-- ABOUT THIS EXERCISE --
Find the string "Mapped" in the listing below and return each line it appears in.

◆ ◆ ◆ ◆

===== config.mk =====
export PLATFORM = sky130hd
export DESIGN_NAME = param_counter
export DESIGN_NICKNAME = d
export VERILOG_FILES = /design/src/rtl/param_counter.sv
export SDC_FILE = /design/constraint.sdc
export NUM_CORES = 1
export LEC_CHECK = 0
export CORE_UTILIZATION = 31
export DETAILED_ROUTE_END_ITERATION = 10
export PLACE_DENSITY = 0.61
export REMOVE_ABC_BUFFERS = 1
export SKIP_CTS_REPAIR_TIMING = 1
export SYNTH_ARGS = -nofsm -noshare
export SYNTH_HDL_FRONTEND = slang
export SYNTH_SLANG_ARGS = --single-unit

===== constraint.sdc =====
create_clock -name clk_i -period 1.9 [get_ports clk_i]
set_clock_uncertainty 0.1 [all_clocks]
set_input_delay 0.38 -clock clk_i [delete_from_list [all_inputs] [get_ports clk_i]]
set_output_delay 0.38 -clock clk_i [all_outputs]
set_load 0.1 [all_outputs]

===== src/rtl/param_counter.sv =====
// Up/down counter with a programmable upper bound, wrap or saturate
// at either end, a one-cycle wrap pulse and a sticky boundary flag.
module param_counter #(
  parameter int unsigned      WIDTH   = 4,
  parameter logic [WIDTH-1:0] MAX_VAL = {WIDTH{1'b1}}
) (
  input  logic             clk_i,
  input  logic             rst_ni,
  input  logic             en_i,
  input  logic             up_i,
  input  logic             sat_i,
  input  logic             ld_i,
  input  logic [WIDTH-1:0] ld_val_i,
  input  logic             clr_ovf_i,
  output logic [WIDTH-1:0] cnt_o,
  output logic             wrap_o,
  output logic             ovf_o,
  output logic             zero_o
);

  logic [WIDTH-1:0] cnt_q, cnt_d;
  logic             wrap_q, wrap_d;
  logic             ovf_q, ovf_d;

  logic             at_max;
  logic             at_min;
  logic             hit;
  logic [WIDTH-1:0] ld_clip;

  // Boundary detection and clamped load value.
  always_comb begin
    at_max  = (cnt_q >= MAX_VAL);
    at_min  = (cnt_q == '0);
    ld_clip = (ld_val_i > MAX_VAL) ? MAX_VAL : ld_val_i;
  end

  // Next-state: load beats enable; a boundary step either wraps or holds.
  always_comb begin
    cnt_d  = cnt_q;
    wrap_d = 1'b0;
    hit    = 1'b0;
    if (ld_i) begin
      cnt_d = ld_clip;
    end else if (en_i) begin
      if (up_i) begin
        if (at_max) begin
          hit = 1'b1;
          if (!sat_i) begin
            cnt_d  = '0;
            wrap_d = 1'b1;
          end
        end else begin
          cnt_d = cnt_q + WIDTH'(1);
        end
      end else begin
        if (at_min) begin
          hit = 1'b1;
          if (!sat_i) begin
            cnt_d  = MAX_VAL;
            wrap_d = 1'b1;
          end
        end else begin
          cnt_d = cnt_q - WIDTH'(1);
        end
      end
    end
    // A fresh boundary hit wins over a coincident clear.
    ovf_d = hit | (ovf_q & ~clr_ovf_i);
  end

  // State registers with synchronous active-low reset.
  always_ff @(posedge clk_i) begin
    if (!rst_ni) begin
      cnt_q  <= '0;
      wrap_q <= 1'b0;
      ovf_q  <= 1'b0;
    end else begin
      cnt_q  <= cnt_d;
      wrap_q <= wrap_d;
      ovf_q  <= ovf_d;
    end
  end

  // Outputs: registered state plus a combinational zero detect.
  always_comb begin
    cnt_o  = cnt_q;
    wrap_o = wrap_q;
    ovf_o  = ovf_q;
    zero_o = (cnt_q == '0);
  end

endmodule


==> results by group, run 1 <==
Synthesis
  – Mapped Area: 478 sq um
  – Synth cell count leaders: dfxtp_1 (6), inv_1 (5)
  – Synth Flop Type: dfxtp_1
  – Most common cell in the synthesized netlist: dfxtp_1
  – Seq cells post-synth: 6
  – Mapped Cells: 54
  – Sequential fraction of the synthesis area: 25.1%
  – Asr flop ratio synth: 0%
  – Largest cells by area after synthesis: dfxtp_1 (25%), ha_1 (5.2%), nor4b_4 (5.0%), a211oi_1 (4.7%), a21o_1 (4.7%)
  – Post-synthesis average cell area: 8.85 sq um
  – Yosys top cell by area: dfxtp_1
  – Post-synth EDFFs: 0
  – Count of different cell masters after synthesis: 28
  – Share of the synthesized area in the top cell type: 25.1%
  – Syn. warnings: 0

Critical path
  – Crit path capture type: flop
  – RR Startpoint: cnt_o[2]
  – Critical path type: in -> reg
  – Max Fanout on Critical Path: 7
  – CP Launch Type: primary input
  – Critical Path AT: 1.85 ns
  – Worst path required time: 1.93 ns
  – Launch point of the worst path: up_i

Cells and area
  – Antenna Cells: 0
  – Nets: 92
  – Share of post-route cells with drive strength above 1: 27.3%
  – Layout area overhead: 69.1%
  – Post-layout util: 59.2%

Place
  – Gpl congestion: 0.832
  – DP HPWL: slightly below 900 um
  – DP Worst Slack: -0.167 ns
  – Port bufs: 17

Hold path
  – Hold_sp: ovf_o
  – Worst min path class: reg -> reg

Timing
  – RSZ-0062 raised after global routing: false
  – Fin crit share: 95.9%
  – Fmax: about 550 MHz
  – Final min period: 1.82 ns
  – # setup viols final: 0
  – Max_slew headroom: 69.4%
  – Fin. Hold Viols: 0
  – Setup_tns: 0 ns
  – Fin Hold WS: 0.540 ns
  – Max Slew Vio Count: 0
  – Slew @ Worst Pin: between 0.4 and 0.5 ns
  – Fin worst setup slack: 0.0785 ns

Floorplan
  – Initial Util: between 30% and 40%
  – Core area: 0.00137 sq mm
  – Ports: 18
  – Die Y: 41.3 um
  – Die area: 0.00170 sq mm
  – # rows: 13
  – Chip width: 41.3 um

Routing
  – Via count: 493
  – DRC errors left: 0
  – Final wirelength: 1110 um
  – DRT iter0 DRCs: 4
  – Routed length per instance: 12.1 um
  – Antenna Nets Post-Route: 0
  – Drt first pass iters: 4
  – Average via count per standard cell: 5.36

Clock tree
  – Clock buffer count from CTS: 3
  – TritonCTS clock tree: done
  – CTS clk-pin slew, worst paths: 0.05 ns
  – Clk sink count: 6
  – Worst skew pair latency: 0.24 ns
  – H-tree depth: 1
  – CTS max path bufs: 2
  – Clock tree root buffer cell: clkbuf_4

Status
  – Status: finished, final reports clean

Global route
  – GRT Residual Overflow: 0
  – First-pass GRT wire length: 1790 um
  – Vias in the first global route: 400
  – Initial antenna violation count: 0
  – Largest net degree at the start of global routing: 12
  – Total GRT Usage: 17.0%

Power
  – Total power: 0.000550 W
  – Peak supply drop: 0.429 mV
  – Total leakage power: roughly 0.35 nW
  – Power Dens Cells: 680 mW/mm^2

Job
  – Max Cap Violations: 0
[kinds of logic (layout without fill, tap and decap cells)]
family | after synthesis | in the layout | synth area share, %
adder cells (fa/ha/maj) | 2 | 2 | 5.23
buffers and inverters | 8 | 31 | 8.11
AND/OR/NAND/NOR | 16 | 16 | 23.3
AO/OA/AOI/OAI | 20 | 20 | 34.0
XOR/XNOR | 1 | 1 | 1.83
multiplexers | 1 | 1 | 2.36
flip-flops | 6 | 6 | 25.1
[through the flow]
step	instance area, sq um	std cells
floorplan	458	51
global placement	762	89
detailed placement	762	89
CTS	785	92
global route	808	92
finish	808	92
[per-layer routing]
metal	up-vias	GRT usage (%)	share of wire, %
li1	260	-	-
met1	213	21.5	47
met2	20	25.0	46
met3	0	8.70	7.7
met4	0	4.84	0
met5	-	0	0
[cell usage in the layout (no fill, tap or decap), drive strengths merged]
master,Yosys,routed
nor2,2,2
buf,2,13
xor2,1,1
inv,5,5
nor2b,1,1
a31oi,3,3
nand2b,2,2
nand3,2,2
o21bai,1,1
clkdlybuf4s50,0,10
o21ai,1,1
nor4b,1,1
dfxtp,6,6
a32o,1,1
a41oi,1,1
o21a,2,2
nand2,3,3
clkbuf,1,3
and4,2,2
a221o,2,2
a211oi,3,3
a41o,1,1
o311a,1,1
ha,2,2
nor3b,3,3
a311oi,1,1
mux2,1,1
a21o,3,3
[state kept, by name, summed over array words and instances (netlist names)]
register  flops
ovf_o         1
wrap_o        1
cnt_o         4
[power by group]
part / switching [W] / internal (W) / leakage, nW
combinational: 0.000154 / 0.000126 / 0.282
clock: 0.0000468 / 0.0000715 / 0.0138
sequential: 0.0000162 / 0.000135 / 0.0494
total: 0.000217 / 0.000332 / 0.345
[path summary, 6_finish.rpt]
check | endpoint | slack, ns | cells past startpoint
worst max-delay path | cnt_o[2] | 0.08 | 5
worst min register to register | ovf_o | 0.54 | 2
worst min-delay path | ovf_o | 0.54 | 2
worst max register to register | cnt_o[2] | 0.13 | 4
[worst max-delay path, stage by stage]
cell and delay, ns:
clkdlybuf4s50_1 0.57, and4_1 0.27, o21ai_2 0.12, and4_1 0.21
o311a_1 0.31
[area by class of cell]
cell class	count	area, sq um
Clock buffer	3	22.5
Multi-Input combinational cell	40	343
Fill cell	130	558
Sequential cell	6	120
Tap cell	15	18.8
Timing Repair Buffer	23	285
Inverter	5	18.8
No activity file was read; power rests on OpenSTA's default activity.
==> run 2, diff against run 1 <==
- CAP_MARGIN: default -> 0
==> results of run 2 <==
No change in the layout: final DEF, timing and power equal those of run 1.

◆ ◆ ◆ ◆

-- TASK RESPONSE --
  – Mapped Area: 478 sq um
  – Mapped Cells: 54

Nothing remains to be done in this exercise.